On 01.03.2012 03:35, kadvar wrote:
> Hi,
> I have set up squid in reverse proxy (http-accelerator mode) on a
> machine
> along with the web server. the web server listens on 127.0.0.1 while
> squid
> listens on 192.168.124.41. There is another web server
> 192.168.124.40. Squid
> has been configured with urlpath_regex to redirect any incoming
> requests
> with "images" in the url to 192.168.124.40.
>
> |---> webserver1 (127.0.0.1)
> squid (192.168.124.41) --- | |
> |---> webserver2
> (192.168.124.40)
>
> Now according to my config, pointing my browser to
> 192.168.124.41/images.html should lead to 192.168.124.40/images.html.
> The
> page loads up but the embedded images do not show up. A tail -f on
> access.log shows
>
> 1330494519.583 5 192.168.124.41 TCP_REFRESH_UNMODIFIED/304 357
> GET
> http://192.168.124.41/images.html - FIRST_UP_PARENT/server2 -
> 1330494519.814 3 192.168.124.41 TCP_MISS/404 582 GET
> http://192.168.124.41/myimage.jpg - FIRST_UP_PARENT/server1 text/html
>
NOTE for all the log_fqdn addicts: This is one of the major reasons we
moved to IP-address display in these logs recently. It is far easier to
identify these problem server, especially when it each one has multiple
IPs squid could be accessing.
> images.html has an image embedded in it called myimage.jpg.
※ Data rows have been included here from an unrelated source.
[./design.v]
`timescale 1 ns/1 ns
module issue(
    input  wire        rst,
    input  wire        clk,
    output wire        stall_n,
    input  wire        i_vl,
    input  wire [ 7:0] i_x  [1:8],
    input  wire [ 7:0] i_px [1:8],
    input  wire        i_s  [1:8],
    input  wire [ 4:0] i_qh [1:8],
    input  wire [ 3:0] i_ql [1:8],
    input  wire [ 2:0] i_qcnt [1:8],
    input  wire [ 2:0] i_qcnt_max,
    input  wire [13:0] i_rl [1:8],
    output reg         o_et,
    output reg  [ 7:0] o_x  [1:8],
    output reg  [ 7:0] o_px [1:8],
    output reg         o_s  [1:8],
    output reg  [ 4:0] o_qh [1:8],
    output reg  [ 3:0] o_ql [1:8],
    output reg  [13:0] o_rl
);
reg  [ 2:0] a_cnt;
reg         a_vl;
reg  [ 7:0] a_x  [1:8];
reg  [ 7:0] a_px [1:8];
reg         a_s  [1:8];
reg  [ 4:0] a_qh [1:8];
reg  [ 3:0] a_ql [1:8];
reg  [ 2:0] a_qcnt [1:8];
reg  [13:0] a_rl [1:8];
reg  [13:0] b_rl [1:8];
assign o_rl = b_rl[1] | b_rl[2] | b_rl[3] | b_rl[4] | b_rl[5] | b_rl[6] | b_rl[7] | b_rl[8];
assign stall_n = a_cnt==3'd0;
always @ (posedge clk)
    if(rst) begin
        a_cnt<= '0;
        a_vl <= '0;
    end else if(stall_n) begin
        a_vl <= i_vl;
        if(i_vl) begin
            a_cnt<= i_qcnt_max;
            a_x  <= i_x;
            a_px <= i_px;
            a_s  <= i_s;
            a_qh <= i_qh;
            a_ql <= i_ql;
            a_qcnt <= i_qcnt;
            a_rl <= i_rl;
        end
    end else begin
        a_cnt <= a_cnt - 3'd1;
    end
always @ (posedge clk) begin
    o_et <= rst ? 1'b0 : (a_vl & stall_n);
    o_x  <= a_x;
    o_px <= a_px;
    o_s  <= a_s;
    o_qh <= a_qh;
    for(int i=1; i<=8; i++) begin
        o_ql[i] <= (~rst && a_vl && a_qcnt[i]==a_cnt && a_ql[i]!=4'hf) ? a_ql[i] :  4'hf;
        b_rl[i] <= (        a_vl && a_qcnt[i]==a_cnt && a_ql[i]==4'hd) ? a_rl[i] : 14'h0;
    end
end
endmodule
Squid
> does well
> to redirect incoming requests for images.html to server2 but it is
> still
> looking for myimage.jpg on server1. Why is this happening?
>
> Thanks,
> Adi
>
> I have reproduced squid.conf below
>
> ########################squid.conf####################
> ############### http accel configuration ###########
>
> #let squid listen on the public ip addr port 80 and apache on
> localhost 80
> http_port 192.168.124.41:80 accel defaultsite=192.168.124.41
You set the default Host: header value to be an raw-IP address. Squid
will attempt to fetch from itself, looping back, and try to fetch from
itself...
This is default *site*. As in your companies public FQDN, or the
default website name you want broken clients to visit if the omit a
domain name from their URL.
On top of this Squid is not told to pay attention to the Host header
(vhost option), so the reverse-proxy mode traffic URL has no domain name
in it Squid uses that IP address.
>
> #192.168.124.41/images has to be redirected to another web server
> acl images urlpath_regex images
Problem #1: everything with the letters "images" in the URL path gets
matched by this.
For examples:
http://example.com/images/haha.html
http://example.com/boo/?images
http://example.com/scripts/images.js
http://example.com/videos/images.avi
http://google.com/images?q=boo
http://192.168.124.41/images.html
Careful with regex.
>
> #now that images has been found deny the request being sent to server
> 1
> cache_peer 127.0.0.1 parent 80 0 no-query originserver name=server1
> cache_peer_access server1 deny images
PROBLEM #2: "myimage.jpg" does not contain an "s". The 'images' ACL
definition does not prevent it going to this peer.
>
> #now send the image requests to server 2, first create peer
> cache_peer 192.168.124.40 parent 80 0 no-query originserver
> name=server2
> #now send image requests to peer
> cache_peer_access server2 allow images
> cache_peer_access server2 deny all
Problem #3: in all of this I see no ACL or http_access permitting
access to the domain for reverse-proxy requests.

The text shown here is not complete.